# The input
`src/common/moxie_macros.svh`:
```
// Moxie execute stage widths and stack layout constants

`ifndef MOXIE_MACROS_SVH
`define MOXIE_MACROS_SVH

// Data and address width in bits
`define MOXIE_XLEN 32

// Register file index width
`define MOXIE_REG_IDX_W 4

// Decoded opcode width
`define MOXIE_OP_W 6

// Register index of the stack pointer ($sp)
// $fp sits at index 0 and is never a write-back target
`define MOXIE_SP_INDEX 1

// A JSR instruction is six bytes long
// The return address is the byte right after it
`define MOXIE_RET_OFFSET 6

// Size of one stack word in bytes
// A call frame holds two words, the return address and the saved $fp
`define MOXIE_WORD_BYTES 4

`endif

```
`src/common/moxie_pkg.sv`:
```
// Moxie execute stage package with opcodes, step codes and stage payloads

`include "moxie_macros.svh"

package moxie_pkg;

  // Decoded opcodes handled by the execute stage
  // Any code not listed here executes as NOP
  typedef enum logic [`MOXIE_OP_W-1:0] {
    OP_NOP  = 6'h00,
    OP_LDI  = 6'h01,
    OP_MOV  = 6'h02,
    OP_RET  = 6'h04,
    OP_ADD  = 6'h05,
    OP_PUSH = 6'h06,
    OP_POP  = 6'h07,
    OP_LDA  = 6'h08,
    OP_STA  = 6'h09,
    OP_JSR  = 6'h19,
    OP_JMPA = 6'h1a,
    OP_JMP  = 6'h25,
    OP_AND  = 6'h26,
    OP_SUB  = 6'h29,
    OP_OR   = 6'h2b,
    OP_XOR  = 6'h2e,
    OP_INC  = 6'h30,
    OP_DEC  = 6'h31
  } exec_op_e;

  // What the stage issues in the current cycle
  typedef enum logic [1:0] {
    STEP_IDLE   = 2'd0,
    STEP_NORMAL = 2'd1,
    STEP_JSR2   = 2'd2,
    STEP_RET2   = 2'd3
  } seq_step_e;

  // One decoded instruction with its operands
  typedef struct packed {
    exec_op_e                    op;
    logic [`MOXIE_XLEN-1:0]      operand;
    logic [`MOXIE_XLEN-1:0]      reg_a;
    logic [`MOXIE_XLEN-1:0]      reg_b;
    logic [`MOXIE_REG_IDX_W-1:0] wr_idx;
    logic [`MOXIE_XLEN-1:0]      pc;
    logic [`MOXIE_XLEN-1:0]      sp;
    logic [`MOXIE_XLEN-1:0]      fp;
  } exec_in_t;

  // Register write-back request
  typedef struct packed {
    logic                        en;
    logic [`MOXIE_REG_IDX_W-1:0] idx;
    logic [`MOXIE_XLEN-1:0]      data;
  } reg_wr_t;

  // Memory request, at most one of rd and wr is set
  typedef struct packed {
    logic                   rd;
    logic                   wr;
    logic [`MOXIE_XLEN-1:0] addr;
    logic [`MOXIE_XLEN-1:0] wdata;
  } mem_req_t;

  // Branch request towards fetch
  typedef struct packed {
    logic                   valid;
    logic [`MOXIE_XLEN-1:0] target;
  } branch_t;

endpackage

```
`src/execute/exec_sequencer.sv`:
```
// Execute sequencer FSM for two-step calls and returns, with stall and branch outputs

`timescale 1ns/1ps

`include "moxie_macros.svh"

module exec_sequencer (
  input  logic                 clk_i,
  input  logic                 rst_i,
  input  logic                 stall_i,
  input  moxie_pkg::exec_in_t  instr_i,
  output moxie_pkg::seq_step_e step_o,
  output logic                 stall_o,
  output moxie_pkg::branch_t   branch_o
);
  import moxie_pkg::*;

  typedef enum logic [1:0] {
    ST_READY = 2'd0,
    ST_JSR2  = 2'd1,
    ST_RET2  = 2'd2
  } seq_state_e;

  seq_state_e             state_q;
  seq_state_e             state_d;
  logic                   two_step;
  logic                   valid_d;
  logic                   valid_q;
  logic [`MOXIE_XLEN-1:0] target_q;

  // Step decode, an external stall always wins
  always_comb
  begin
    if (stall_i)
      step_o = STEP_IDLE;
    else if (state_q == ST_JSR2)
      step_o = STEP_JSR2;
    else if (state_q == ST_RET2)
      step_o = STEP_RET2;
    else
      step_o = STEP_NORMAL;
  end

  assign two_step = (step_o == STEP_NORMAL) &&
                    (instr_i.op == OP_JSR || instr_i.op == OP_RET);

  always_comb
  begin
    state_d = state_q;
    if (step_o == STEP_NORMAL && instr_i.op == OP_JSR)
      state_d = ST_JSR2;
    else if (step_o == STEP_NORMAL && instr_i.op == OP_RET)
      state_d = ST_RET2;
    else if (step_o == STEP_JSR2 || step_o == STEP_RET2)
      state_d = ST_READY;
  end

  // Second step of JSR carries the call target
  assign valid_d = (step_o == STEP_JSR2) ||
                   (step_o == STEP_NORMAL && (instr_i.op == OP_JMP || instr_i.op == OP_JMPA));

  always_ff @(posedge clk_i or posedge rst_i)
  begin
    if (rst_i)
    begin
      state_q <= ST_READY;
      stall_o <= 1'b0;
      valid_q <= 1'b0;
    end
    else
    begin
      state_q <= state_d;
      // Keep upstream holding while a second step waits out a stall
      stall_o <= two_step || (stall_i && state_q != ST_READY);
      valid_q <= valid_d;
    end
  end

  always_ff @(posedge clk_i)
  begin
    target_q <= (instr_i.op == OP_JMP) ? instr_i.reg_a : instr_i.operand;
  end

  assign branch_o.valid  = valid_q;
  assign branch_o.target = target_q;

  // Second steps retire in one cycle unless stalled
  a_second_step_done: assert property (
    @(posedge clk_i) disable iff (rst_i)
    (state_q != ST_READY && !stall_i) |=> (state_q == ST_READY));

  // Upstream is only held for a single extra cycle per call or return
  a_stall_one_cycle: assert property (
    @(posedge clk_i) disable iff (rst_i)
    (stall_o && !stall_i) |=> !stall_o);

endmodule

```
`src/execute/exec_alu.sv`:
```
// Execute ALU producing the registered register write-back request

`timescale 1ns/1ps

`include "moxie_macros.svh"

module exec_alu (
  input  logic                 clk_i,
  input  logic                 rst_i,
  input  moxie_pkg::exec_in_t  instr_i,
  input  moxie_pkg::seq_step_e step_i,
  output moxie_pkg::reg_wr_t   reg_wr_o
);
  import moxie_pkg::*;

  localparam logic [`MOXIE_XLEN-1:0] WORD  = `MOXIE_WORD_BYTES;
  localparam logic [`MOXIE_XLEN-1:0] FRAME = 2 * `MOXIE_WORD_BYTES;
  localparam logic [`MOXIE_REG_IDX_W-1:0] SP_IDX = `MOXIE_SP_INDEX;

  reg_wr_t wr_d;
  logic    en_q;
  logic [`MOXIE_REG_IDX_W-1:0] idx_q;
  logic [`MOXIE_XLEN-1:0]      data_q;

  always_comb
  begin
    wr_d.en   = 1'b0;
    wr_d.idx  = instr_i.wr_idx;
    wr_d.data = instr_i.operand;
    // Second steps and idle cycles write nothing
    if (step_i == STEP_NORMAL)
    begin
      wr_d.en = 1'b1;
      case (instr_i.op)
        OP_ADD:  wr_d.data = instr_i.reg_a + instr_i.reg_b;
        OP_SUB:  wr_d.data = instr_i.reg_a - instr_i.reg_b;
        OP_AND:  wr_d.data = instr_i.reg_a & instr_i.reg_b;
        OP_OR:   wr_d.data = instr_i.reg_a | instr_i.reg_b;
        OP_XOR:  wr_d.data = instr_i.reg_a ^ instr_i.reg_b;
        OP_MOV:  wr_d.data = instr_i.reg_b;
        OP_INC:  wr_d.data = instr_i.reg_a + instr_i.operand;
        OP_DEC:  wr_d.data = instr_i.reg_a - instr_i.operand;
        OP_LDI:  wr_d.data = instr_i.operand;
        // Pointer register update of the stack ops
        OP_PUSH: wr_d.data = instr_i.reg_a - WORD;
        OP_POP:  wr_d.data = instr_i.reg_a + WORD;
        OP_JSR:
        begin
          wr_d.idx  = SP_IDX;
          wr_d.data = instr_i.sp - FRAME;
        end
        OP_RET:
        begin
          wr_d.idx  = SP_IDX;
          wr_d.data = instr_i.sp + FRAME;
        end
        default: wr_d.en = 1'b0;
      endcase
    end
  end

  always_ff @(posedge clk_i or posedge rst_i)
  begin
    if (rst_i)
      en_q <= 1'b0;
    else
      en_q <= wr_d.en;
  end

  always_ff @(posedge clk_i)
  begin
    idx_q  <= wr_d.idx;
    data_q <= wr_d.data;
  end

  assign reg_wr_o.en   = en_q;
  assign reg_wr_o.idx  = idx_q;
  assign reg_wr_o.data = data_q;

  // Decode never targets $fp with a write-back
  a_no_fp_write: assert property (
    @(posedge clk_i) disable iff (rst_i)
    reg_wr_o.en |-> (reg_wr_o.idx != '0));

endmodule

```
`src/execute/exec_mem_gen.sv`:
```
// Memory request generator for loads, stores and the call and return stack frames

`timescale 1ns/1ps

`include "moxie_macros.svh"

module exec_mem_gen (
  input  logic                 clk_i,
  input  logic                 rst_i,
  input  moxie_pkg::exec_in_t  instr_i,
  input  moxie_pkg::seq_step_e step_i,
  output moxie_pkg::mem_req_t  mem_req_o
);
  import moxie_pkg::*;

  localparam logic [`MOXIE_XLEN-1:0] WORD    = `MOXIE_WORD_BYTES;
  localparam logic [`MOXIE_XLEN-1:0] FRAME   = 2 * `MOXIE_WORD_BYTES;
  localparam logic [`MOXIE_XLEN-1:0] RET_OFS = `MOXIE_RET_OFFSET;

  mem_req_t               req_d;
  logic                   rd_q;
  logic                   wr_q;
  logic [`MOXIE_XLEN-1:0] addr_q;
  logic [`MOXIE_XLEN-1:0] wdata_q;

  always_comb
  begin
    req_d.rd    = 1'b0;
    req_d.wr    = 1'b0;
    req_d.addr  = instr_i.operand;
    req_d.wdata = instr_i.reg_a;
    case (step_i)
      STEP_NORMAL:
      begin
        case (instr_i.op)
          OP_LDA:
            req_d.rd = 1'b1;
          OP_STA:
            req_d.wr = 1'b1;
          OP_PUSH:
          begin
            req_d.wr    = 1'b1;
            req_d.addr  = instr_i.reg_a - WORD;
            req_d.wdata = instr_i.reg_b;
          end
          OP_POP:
          begin
            req_d.rd   = 1'b1;
            req_d.addr = instr_i.reg_a;
          end
          // Return address goes to the lower word of the new frame
          OP_JSR:
          begin
            req_d.wr    = 1'b1;
            req_d.addr  = instr_i.sp - FRAME;
            req_d.wdata = instr_i.pc + RET_OFS;
          end
          OP_RET:
          begin
            req_d.rd   = 1'b1;
            req_d.addr = instr_i.sp;
          end
          default: ;
        endcase
      end
      // Saved $fp sits in the upper word of the frame
      STEP_JSR2:
      begin
        req_d.wr    = 1'b1;
        req_d.addr  = instr_i.sp - WORD;
        req_d.wdata = instr_i.fp;
      end
      STEP_RET2:
      begin
        req_d.rd   = 1'b1;
        req_d.addr = instr_i.sp + WORD;
      end
      default: ;
    endcase
  end

  always_ff @(posedge clk_i or posedge rst_i)
  begin
    if (rst_i)
    begin
      rd_q <= 1'b0;
      wr_q <= 1'b0;
    end
    else
    begin
      rd_q <= req_d.rd;
      wr_q <= req_d.wr;
    end
  end

  always_ff @(posedge clk_i)
  begin
    addr_q  <= req_d.addr;
    wdata_q <= req_d.wdata;
  end

  assign mem_req_o.rd    = rd_q;
  assign mem_req_o.wr    = wr_q;
  assign mem_req_o.addr  = addr_q;
  assign mem_req_o.wdata = wdata_q;

  a_rd_wr_excl: assert property (
    @(posedge clk_i) disable iff (rst_i)
    !(mem_req_o.rd && mem_req_o.wr));

endmodule

```
`src/source/moxie_execute.sv`:
```
// Moxie execute stage top level joining sequencer, ALU and memory generator

`timescale 1ns/1ps

`include "moxie_macros.svh"

module moxie_execute (
  input  logic                clk_i,
  input  logic                rst_i,
  input  logic                stall_i,
  input  moxie_pkg::exec_in_t instr_i,
  output moxie_pkg::reg_wr_t  reg_wr_o,
  output moxie_pkg::mem_req_t mem_req_o,
  output moxie_pkg::branch_t  branch_o,
  output logic                stall_o
);
  import moxie_pkg::*;

  // Shared step code, decided in the same cycle
  seq_step_e step;

  exec_sequencer exec_sequencer_inst (
    .clk_i    (clk_i),
    .rst_i    (rst_i),
    .stall_i  (stall_i),
    .instr_i  (instr_i),
    .step_o   (step),
    .stall_o  (stall_o),
    .branch_o (branch_o)
  );

  exec_alu exec_alu_inst (
    .clk_i    (clk_i),
    .rst_i    (rst_i),
    .instr_i  (instr_i),
    .step_i   (step),
    .reg_wr_o (reg_wr_o)
  );

  exec_mem_gen exec_mem_gen_inst (
    .clk_i     (clk_i),
    .rst_i     (rst_i),
    .instr_i   (instr_i),
    .step_i    (step),
    .mem_req_o (mem_req_o)
  );

endmodule

```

# What this task involves
Track down every line in the entries that includes the string "opcodes", and copy it.

# The answer
// Moxie execute stage package with opcodes, step codes and stage payloads
  // Decoded opcodes handled by the execute stage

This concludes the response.